▸ What is being asked
For this exercise, reproduce the entries below exactly, but only from the line containing "[run 3: path summary, 6_finish.rpt]" through the line containing "fill: 1408 / 6560", both included.

☆ ☆ ☆

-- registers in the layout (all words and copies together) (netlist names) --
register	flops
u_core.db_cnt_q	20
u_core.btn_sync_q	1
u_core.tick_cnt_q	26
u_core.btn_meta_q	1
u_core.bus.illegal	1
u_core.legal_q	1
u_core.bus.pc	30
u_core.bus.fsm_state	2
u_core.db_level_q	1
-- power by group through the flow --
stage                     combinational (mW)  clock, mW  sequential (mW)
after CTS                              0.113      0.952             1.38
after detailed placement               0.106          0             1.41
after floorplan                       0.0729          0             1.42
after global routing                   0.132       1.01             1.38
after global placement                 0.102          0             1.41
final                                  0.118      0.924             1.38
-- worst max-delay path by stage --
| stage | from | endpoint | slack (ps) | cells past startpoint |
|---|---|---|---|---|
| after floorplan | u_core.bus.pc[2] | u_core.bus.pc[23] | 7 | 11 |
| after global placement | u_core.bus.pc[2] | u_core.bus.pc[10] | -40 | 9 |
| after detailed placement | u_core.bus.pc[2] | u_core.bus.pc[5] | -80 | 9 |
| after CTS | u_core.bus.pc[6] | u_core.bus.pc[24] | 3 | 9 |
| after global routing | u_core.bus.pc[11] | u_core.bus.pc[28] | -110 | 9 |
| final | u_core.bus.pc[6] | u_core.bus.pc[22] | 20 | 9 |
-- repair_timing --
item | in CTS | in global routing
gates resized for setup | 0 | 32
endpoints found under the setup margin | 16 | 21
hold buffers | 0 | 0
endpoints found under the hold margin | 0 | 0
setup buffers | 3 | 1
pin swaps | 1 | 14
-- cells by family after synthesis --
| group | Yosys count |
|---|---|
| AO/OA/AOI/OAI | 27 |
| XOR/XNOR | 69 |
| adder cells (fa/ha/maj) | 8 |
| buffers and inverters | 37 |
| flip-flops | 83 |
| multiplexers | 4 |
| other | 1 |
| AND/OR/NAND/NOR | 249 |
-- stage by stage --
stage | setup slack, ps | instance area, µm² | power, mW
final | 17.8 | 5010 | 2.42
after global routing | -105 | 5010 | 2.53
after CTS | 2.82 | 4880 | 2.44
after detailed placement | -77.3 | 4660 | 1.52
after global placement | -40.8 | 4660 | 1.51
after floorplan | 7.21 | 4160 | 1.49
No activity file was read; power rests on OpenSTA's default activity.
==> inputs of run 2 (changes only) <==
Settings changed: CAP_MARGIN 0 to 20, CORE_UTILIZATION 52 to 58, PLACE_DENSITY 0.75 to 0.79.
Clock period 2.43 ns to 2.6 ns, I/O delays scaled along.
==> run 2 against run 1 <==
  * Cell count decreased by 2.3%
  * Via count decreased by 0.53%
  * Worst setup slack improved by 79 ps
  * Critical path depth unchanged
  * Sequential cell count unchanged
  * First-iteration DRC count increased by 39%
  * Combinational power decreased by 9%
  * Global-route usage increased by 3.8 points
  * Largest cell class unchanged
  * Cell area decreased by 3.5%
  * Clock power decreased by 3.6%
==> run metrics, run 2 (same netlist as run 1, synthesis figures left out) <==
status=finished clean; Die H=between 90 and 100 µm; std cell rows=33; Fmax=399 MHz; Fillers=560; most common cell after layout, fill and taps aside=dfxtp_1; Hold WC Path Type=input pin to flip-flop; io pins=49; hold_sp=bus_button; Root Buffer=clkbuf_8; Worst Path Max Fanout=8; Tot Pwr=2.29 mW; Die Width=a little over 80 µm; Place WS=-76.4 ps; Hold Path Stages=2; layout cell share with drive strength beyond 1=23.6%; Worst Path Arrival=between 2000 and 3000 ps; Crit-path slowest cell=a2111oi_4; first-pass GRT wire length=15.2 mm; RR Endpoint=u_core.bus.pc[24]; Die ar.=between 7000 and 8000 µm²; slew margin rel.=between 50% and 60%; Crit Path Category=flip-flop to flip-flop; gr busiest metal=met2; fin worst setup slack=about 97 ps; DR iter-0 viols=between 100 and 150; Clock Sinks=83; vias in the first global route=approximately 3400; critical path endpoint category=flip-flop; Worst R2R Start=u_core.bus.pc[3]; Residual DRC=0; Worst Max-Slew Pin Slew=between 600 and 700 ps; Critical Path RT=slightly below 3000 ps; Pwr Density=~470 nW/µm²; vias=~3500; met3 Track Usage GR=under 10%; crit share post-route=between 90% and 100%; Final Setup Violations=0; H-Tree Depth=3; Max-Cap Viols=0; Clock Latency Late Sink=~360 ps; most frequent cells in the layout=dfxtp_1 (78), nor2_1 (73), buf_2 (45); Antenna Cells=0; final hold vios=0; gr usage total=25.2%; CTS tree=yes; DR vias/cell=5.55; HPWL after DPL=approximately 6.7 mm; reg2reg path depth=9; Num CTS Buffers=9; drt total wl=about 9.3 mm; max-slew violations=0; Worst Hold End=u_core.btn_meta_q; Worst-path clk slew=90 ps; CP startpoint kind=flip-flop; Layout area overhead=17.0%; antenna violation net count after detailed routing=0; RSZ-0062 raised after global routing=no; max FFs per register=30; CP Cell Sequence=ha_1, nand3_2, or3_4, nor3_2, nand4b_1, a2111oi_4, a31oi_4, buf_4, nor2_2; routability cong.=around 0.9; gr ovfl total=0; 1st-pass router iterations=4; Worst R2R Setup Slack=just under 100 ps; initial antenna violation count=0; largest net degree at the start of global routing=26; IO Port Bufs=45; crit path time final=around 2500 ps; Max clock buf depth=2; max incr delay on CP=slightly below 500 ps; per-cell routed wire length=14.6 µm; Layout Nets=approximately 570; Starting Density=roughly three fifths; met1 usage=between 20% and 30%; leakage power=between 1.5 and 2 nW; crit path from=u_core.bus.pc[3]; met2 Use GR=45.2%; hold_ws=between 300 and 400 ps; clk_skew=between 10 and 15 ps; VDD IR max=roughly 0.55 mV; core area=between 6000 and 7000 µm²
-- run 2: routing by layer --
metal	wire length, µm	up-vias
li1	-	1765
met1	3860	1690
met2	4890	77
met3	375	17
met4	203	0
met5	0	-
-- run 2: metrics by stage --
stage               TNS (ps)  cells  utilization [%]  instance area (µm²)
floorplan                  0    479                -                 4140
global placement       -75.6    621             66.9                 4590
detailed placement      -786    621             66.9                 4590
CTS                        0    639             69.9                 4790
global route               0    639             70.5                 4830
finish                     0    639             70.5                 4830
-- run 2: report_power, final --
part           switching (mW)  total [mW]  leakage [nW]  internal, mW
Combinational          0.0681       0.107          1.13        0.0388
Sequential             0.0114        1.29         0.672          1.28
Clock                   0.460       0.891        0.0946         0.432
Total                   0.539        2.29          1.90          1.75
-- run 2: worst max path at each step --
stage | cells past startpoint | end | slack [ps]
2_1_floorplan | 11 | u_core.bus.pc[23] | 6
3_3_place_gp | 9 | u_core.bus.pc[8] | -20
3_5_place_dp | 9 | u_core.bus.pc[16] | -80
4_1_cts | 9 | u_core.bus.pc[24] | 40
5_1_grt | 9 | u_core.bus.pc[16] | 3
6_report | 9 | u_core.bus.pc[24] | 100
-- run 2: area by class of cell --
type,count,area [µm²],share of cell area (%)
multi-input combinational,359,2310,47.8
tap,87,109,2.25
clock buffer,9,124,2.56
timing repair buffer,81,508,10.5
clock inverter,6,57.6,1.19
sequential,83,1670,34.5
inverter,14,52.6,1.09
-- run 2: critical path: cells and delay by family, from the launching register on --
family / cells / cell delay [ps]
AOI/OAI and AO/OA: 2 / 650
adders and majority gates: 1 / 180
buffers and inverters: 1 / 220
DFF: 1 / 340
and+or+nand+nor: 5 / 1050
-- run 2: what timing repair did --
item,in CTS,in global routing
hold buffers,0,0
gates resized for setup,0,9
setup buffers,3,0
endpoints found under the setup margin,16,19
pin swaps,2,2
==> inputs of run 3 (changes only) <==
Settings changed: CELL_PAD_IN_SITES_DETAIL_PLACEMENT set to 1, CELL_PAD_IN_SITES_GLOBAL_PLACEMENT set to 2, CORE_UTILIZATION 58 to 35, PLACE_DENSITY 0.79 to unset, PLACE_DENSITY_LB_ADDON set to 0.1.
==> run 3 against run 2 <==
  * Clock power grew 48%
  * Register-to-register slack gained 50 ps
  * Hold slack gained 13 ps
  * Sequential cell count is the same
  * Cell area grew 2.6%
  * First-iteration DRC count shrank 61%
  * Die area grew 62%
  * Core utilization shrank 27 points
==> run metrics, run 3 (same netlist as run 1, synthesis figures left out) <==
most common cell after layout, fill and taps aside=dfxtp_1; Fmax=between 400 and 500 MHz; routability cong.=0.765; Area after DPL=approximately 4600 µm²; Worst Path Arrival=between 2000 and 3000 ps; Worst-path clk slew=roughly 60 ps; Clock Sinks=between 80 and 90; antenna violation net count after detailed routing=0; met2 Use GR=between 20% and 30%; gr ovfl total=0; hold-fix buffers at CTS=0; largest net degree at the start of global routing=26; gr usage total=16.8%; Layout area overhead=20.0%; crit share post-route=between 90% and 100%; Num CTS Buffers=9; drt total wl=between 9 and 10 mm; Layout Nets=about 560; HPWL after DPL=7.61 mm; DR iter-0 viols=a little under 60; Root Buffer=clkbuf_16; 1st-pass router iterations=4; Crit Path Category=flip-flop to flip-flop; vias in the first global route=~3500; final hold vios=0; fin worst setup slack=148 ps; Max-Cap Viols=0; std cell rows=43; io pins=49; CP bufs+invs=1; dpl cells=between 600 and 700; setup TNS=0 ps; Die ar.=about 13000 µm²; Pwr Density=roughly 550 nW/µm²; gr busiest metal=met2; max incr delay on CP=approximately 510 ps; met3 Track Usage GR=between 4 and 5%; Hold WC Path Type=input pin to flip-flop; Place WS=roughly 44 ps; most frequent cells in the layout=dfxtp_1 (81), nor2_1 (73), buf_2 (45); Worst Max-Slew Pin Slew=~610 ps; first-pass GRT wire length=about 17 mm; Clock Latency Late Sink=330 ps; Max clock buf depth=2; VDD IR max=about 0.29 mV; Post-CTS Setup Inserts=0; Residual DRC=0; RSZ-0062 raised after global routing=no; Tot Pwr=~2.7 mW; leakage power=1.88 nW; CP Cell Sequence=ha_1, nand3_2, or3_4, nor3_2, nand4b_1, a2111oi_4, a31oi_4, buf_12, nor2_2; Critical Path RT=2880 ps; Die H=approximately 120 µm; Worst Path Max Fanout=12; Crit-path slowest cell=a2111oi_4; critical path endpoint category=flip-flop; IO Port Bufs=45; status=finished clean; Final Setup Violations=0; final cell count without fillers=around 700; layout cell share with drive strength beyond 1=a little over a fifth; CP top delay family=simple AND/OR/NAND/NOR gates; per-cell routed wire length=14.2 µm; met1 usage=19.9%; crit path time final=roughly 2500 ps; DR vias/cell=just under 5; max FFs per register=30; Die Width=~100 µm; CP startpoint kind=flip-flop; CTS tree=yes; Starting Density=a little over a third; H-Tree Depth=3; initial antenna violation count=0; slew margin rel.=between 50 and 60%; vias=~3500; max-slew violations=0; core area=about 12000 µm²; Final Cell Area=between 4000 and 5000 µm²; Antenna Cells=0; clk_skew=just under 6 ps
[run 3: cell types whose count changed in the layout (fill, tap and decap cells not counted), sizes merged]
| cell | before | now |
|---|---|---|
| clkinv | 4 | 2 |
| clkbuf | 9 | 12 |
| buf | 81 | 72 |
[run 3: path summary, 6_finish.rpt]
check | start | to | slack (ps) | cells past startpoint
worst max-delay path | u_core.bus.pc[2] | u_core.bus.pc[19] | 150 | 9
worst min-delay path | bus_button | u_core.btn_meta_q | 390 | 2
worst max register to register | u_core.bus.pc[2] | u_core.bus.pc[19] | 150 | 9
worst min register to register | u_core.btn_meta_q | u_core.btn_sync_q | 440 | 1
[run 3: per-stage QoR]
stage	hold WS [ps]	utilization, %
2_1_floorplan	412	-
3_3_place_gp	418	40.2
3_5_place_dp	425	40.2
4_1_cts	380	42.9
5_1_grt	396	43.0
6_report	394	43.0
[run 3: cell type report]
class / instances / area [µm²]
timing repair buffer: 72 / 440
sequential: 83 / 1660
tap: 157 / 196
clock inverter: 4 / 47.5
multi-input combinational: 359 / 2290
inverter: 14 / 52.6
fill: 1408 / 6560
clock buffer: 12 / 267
$ cat src/rtl/msk_and_hpc3_sched_if.sv
// Bundle of requester, response, PRNG and gadget signals around the masked-AND scheduler.
interface msk_and_hpc3_sched_if #(
  parameter int unsigned D = 2
);
  localparam int unsigned RND = D * (D - 1);

  logic           req0_valid;
  logic           req0_ready;
  logic [D-1:0]   req0_a;
  logic [D-1:0]   req0_b;
  logic           req1_valid;
  logic           req1_ready;
  logic [D-1:0]   req1_a;
  logic [D-1:0]   req1_b;
  logic           rsp0_valid;
  logic           rsp0_ready;
  logic           rsp1_valid;
  logic           rsp1_ready;
  logic [D-1:0]   rsp_data;
  logic           rnd_valid;
  logic           rnd_ready;
  logic [RND-1:0] rnd_in;
  logic [D-1:0]   g_ina;
  logic [D-1:0]   g_inb;
  logic [D-1:0]   g_inb_prev;
  logic [RND-1:0] g_rnd;
  logic [D-1:0]   g_out;

  // Environment side: requesters, PRNG and the gadget itself.
  modport master (
    output req0_valid, req0_a, req0_b,
    output req1_valid, req1_a, req1_b,
    output rsp0_ready, rsp1_ready,
    output rnd_valid, rnd_in,
    output g_out,
    input  req0_ready, req1_ready,
    input  rsp0_valid, rsp1_valid, rsp_data,
    input  rnd_ready,
    input  g_ina, g_inb, g_inb_prev, g_rnd
  );

  // Scheduler side.
  modport slave (
    input  req0_valid, req0_a, req0_b,
    input  req1_valid, req1_a, req1_b,
    input  rsp0_ready, rsp1_ready,
    input  rnd_valid, rnd_in,
    input  g_out,
    output req0_ready, req1_ready,
    output rsp0_valid, rsp1_valid, rsp_data,
    output rnd_ready,
    output g_ina, g_inb, g_inb_prev, g_rnd
  );
endinterface

$ cat src/rtl/msk_and_hpc3_sched.sv
// Time-shares one d-share HPC3 masked AND gadget between two requesters.
// Round-robin arbitration, b-preload before execute, PRNG gated to the execute
// cycle, and a result buffer held until the owning requester takes it.
module msk_and_hpc3_sched #(
  parameter int unsigned D = 2
) (
  input logic                 clk,
  input logic                 rst,
  msk_and_hpc3_sched_if.slave bus
);
  localparam int unsigned RND = D * (D - 1);

  typedef enum logic [2:0] {
    S_IDLE = 3'd0,
    S_PRE  = 3'd1,
    S_WAIT = 3'd2,
    S_CAPT = 3'd3,
    S_RESP = 3'd4
  } state_t;

  state_t         state_q;
  state_t         state_d;
  logic [D-1:0]   a_q;
  logic [D-1:0]   b_q;
  logic [D-1:0]   inb_prev_q;
  logic [D-1:0]   rsp_data_q;
  // Owner of the current/last operation; doubles as the round-robin pointer.
  logic           owner_q;
  logic           rsp0_valid_q;
  logic           rsp1_valid_q;

  logic           grant0;
  logic           grant1;
  logic           rsp_hs;
  logic           req0_ready_c;
  logic           req1_ready_c;
  logic           rnd_ready_c;
  logic [D-1:0]   g_ina_c;
  logic [D-1:0]   g_inb_c;
  logic [RND-1:0] g_rnd_c;

  // On contention favour the requester not served last.
  assign grant0 = bus.req0_valid & (~bus.req1_valid | owner_q);
  assign grant1 = bus.req1_valid & ~grant0;
  assign rsp_hs = (rsp0_valid_q & bus.rsp0_ready) | (rsp1_valid_q & bus.rsp1_ready);

  // State register.
  always_ff @(posedge clk) begin
    if (rst) begin
      state_q <= S_IDLE;
    end else begin
      state_q <= state_d;
    end
  end

  // Next state and gadget/handshake drive; everything idles while rst is high.
  always_comb begin
    state_d      = state_q;
    req0_ready_c = 1'b0;
    req1_ready_c = 1'b0;
    rnd_ready_c  = 1'b0;
    g_ina_c      = '0;
    g_inb_c      = '0;
    g_rnd_c      = '0;
    if (!rst) begin
      case (state_q)
        S_IDLE: begin
          req0_ready_c = grant0;
          req1_ready_c = grant1;
          if (grant0 | grant1) begin
            state_d = S_PRE;
          end
        end
        S_PRE: begin
          g_inb_c = b_q;
          state_d = S_WAIT;
        end
        S_WAIT: begin
          // b stays on the port so g_inb_prev matches g_inb when we execute.
          g_inb_c = b_q;
          if (bus.rnd_valid) begin
            g_ina_c     = a_q;
            g_rnd_c     = bus.rnd_in;
            rnd_ready_c = 1'b1;
            state_d     = S_CAPT;
          end
        end
        S_CAPT: begin
          state_d = S_RESP;
        end
        S_RESP: begin
          if (rsp_hs) begin
            state_d = S_IDLE;
          end
        end
        default: begin
          state_d = S_IDLE;
        end
      endcase
    end
  end

  // Operand capture, b history and the response buffer.
  always_ff @(posedge clk) begin
    if (rst) begin
      a_q          <= '0;
      b_q          <= '0;
      owner_q      <= 1'b1;
      inb_prev_q   <= '0;
      rsp_data_q   <= '0;
      rsp0_valid_q <= 1'b0;
      rsp1_valid_q <= 1'b0;
    end else begin
      inb_prev_q <= g_inb_c;
      if (req0_ready_c | req1_ready_c) begin
        a_q     <= req1_ready_c ? bus.req1_a : bus.req0_a;
        b_q     <= req1_ready_c ? bus.req1_b : bus.req0_b;
        owner_q <= req1_ready_c;
      end
      if (state_q == S_CAPT) begin
        rsp_data_q   <= bus.g_out;
        rsp0_valid_q <= ~owner_q;
        rsp1_valid_q <= owner_q;
      end else if ((state_q == S_RESP) && rsp_hs) begin
        rsp_data_q   <= '0;
        rsp0_valid_q <= 1'b0;
        rsp1_valid_q <= 1'b0;
      end
    end
  end

  // Port drive.
  assign bus.req0_ready = req0_ready_c;
  assign bus.req1_ready = req1_ready_c;
  assign bus.rnd_ready  = rnd_ready_c;
  assign bus.g_ina      = g_ina_c;
  assign bus.g_inb      = g_inb_c;
  assign bus.g_rnd      = g_rnd_c;
  assign bus.g_inb_prev = inb_prev_q;
  assign bus.rsp_data   = rsp_data_q;
  assign bus.rsp0_valid = rsp0_valid_q;
  assign bus.rsp1_valid = rsp1_valid_q;

endmodule
$ cat src/flat_wrapper.sv
// flat-port wrapper written by rule: the top's interface ports become plain ports
module msk_and_hpc3_sched_flat 
#(
  parameter int unsigned D = 2
)
  (clk, rst, bus_req0_valid, bus_req0_a, bus_req0_b, bus_req1_valid, bus_req1_a, bus_req1_b, bus_rsp0_ready, bus_rsp1_ready, bus_rnd_valid, bus_rnd_in, bus_g_out, bus_req0_ready, bus_req1_ready, bus_rsp0_valid, bus_rsp1_valid, bus_rsp_data, bus_rnd_ready, bus_g_ina, bus_g_inb, bus_g_inb_prev, bus_g_rnd);
  msk_and_hpc3_sched_if #(.D(D)) bus_i ();
  input logic clk;
  input logic rst;
  input wire logic [$bits(bus_i.req0_valid)-1:0] bus_req0_valid;
  input wire logic [$bits(bus_i.req0_a)-1:0] bus_req0_a;
  input wire logic [$bits(bus_i.req0_b)-1:0] bus_req0_b;
  input wire logic [$bits(bus_i.req1_valid)-1:0] bus_req1_valid;
  input wire logic [$bits(bus_i.req1_a)-1:0] bus_req1_a;
  input wire logic [$bits(bus_i.req1_b)-1:0] bus_req1_b;
  input wire logic [$bits(bus_i.rsp0_ready)-1:0] bus_rsp0_ready;
  input wire logic [$bits(bus_i.rsp1_ready)-1:0] bus_rsp1_ready;
  input wire logic [$bits(bus_i.rnd_valid)-1:0] bus_rnd_valid;
  input wire logic [$bits(bus_i.rnd_in)-1:0] bus_rnd_in;
  input wire logic [$bits(bus_i.g_out)-1:0] bus_g_out;
  output wire logic [$bits(bus_i.req0_ready)-1:0] bus_req0_ready;
  output wire logic [$bits(bus_i.req1_ready)-1:0] bus_req1_ready;
  output wire logic [$bits(bus_i.rsp0_valid)-1:0] bus_rsp0_valid;
  output wire logic [$bits(bus_i.rsp1_valid)-1:0] bus_rsp1_valid;
  output wire logic [$bits(bus_i.rsp_data)-1:0] bus_rsp_data;
  output wire logic [$bits(bus_i.rnd_ready)-1:0] bus_rnd_ready;
  output wire logic [$bits(bus_i.g_ina)-1:0] bus_g_ina;
  output wire logic [$bits(bus_i.g_inb)-1:0] bus_g_inb;
  output wire logic [$bits(bus_i.g_inb_prev)-1:0] bus_g_inb_prev;
  output wire logic [$bits(bus_i.g_rnd)-1:0] bus_g_rnd;
  assign bus_i.req0_valid = bus_req0_valid;
  assign bus_i.req0_a = bus_req0_a;
  assign bus_i.req0_b = bus_req0_b;
  assign bus_i.req1_valid = bus_req1_valid;
  assign bus_i.req1_a = bus_req1_a;
  assign bus_i.req1_b = bus_req1_b;
  assign bus_i.rsp0_ready = bus_rsp0_ready;
  assign bus_i.rsp1_ready = bus_rsp1_ready;
  assign bus_i.rnd_valid = bus_rnd_valid;
  assign bus_i.rnd_in = bus_rnd_in;
  assign bus_i.g_out = bus_g_out;
  assign bus_req0_ready = bus_i.req0_ready;
  assign bus_req1_ready = bus_i.req1_ready;
  assign bus_rsp0_valid = bus_i.rsp0_valid;
  assign bus_rsp1_valid = bus_i.rsp1_valid;
  assign bus_rsp_data = bus_i.rsp_data;
  assign bus_rnd_ready = bus_i.rnd_ready;
  assign bus_g_ina = bus_i.g_ina;
  assign bus_g_inb = bus_i.g_inb;
  assign bus_g_inb_prev = bus_i.g_inb_prev;
  assign bus_g_rnd = bus_i.g_rnd;
  msk_and_hpc3_sched #(.D(D)) u_core (.clk(clk), .rst(rst), .bus(bus_i));
endmodule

☆ ☆ ☆

▸ Output for this exercise
[run 3: path summary, 6_finish.rpt]
check | start | to | slack (ps) | cells past startpoint
worst max-delay path | u_core.bus.pc[2] | u_core.bus.pc[19] | 150 | 9
worst min-delay path | bus_button | u_core.btn_meta_q | 390 | 2
worst max register to register | u_core.bus.pc[2] | u_core.bus.pc[19] | 150 | 9
worst min register to register | u_core.btn_meta_q | u_core.btn_sync_q | 440 | 1
[run 3: per-stage QoR]
stage	hold WS [ps]	utilization, %
2_1_floorplan	412	-
3_3_place_gp	418	40.2
3_5_place_dp	425	40.2
4_1_cts	380	42.9
5_1_grt	396	43.0
6_report	394	43.0
[run 3: cell type report]
class / instances / area [µm²]
timing repair buffer: 72 / 440
sequential: 83 / 1660
tap: 157 / 196
clock inverter: 4 / 47.5
multi-input combinational: 359 / 2290
inverter: 14 / 52.6
fill: 1408 / 6560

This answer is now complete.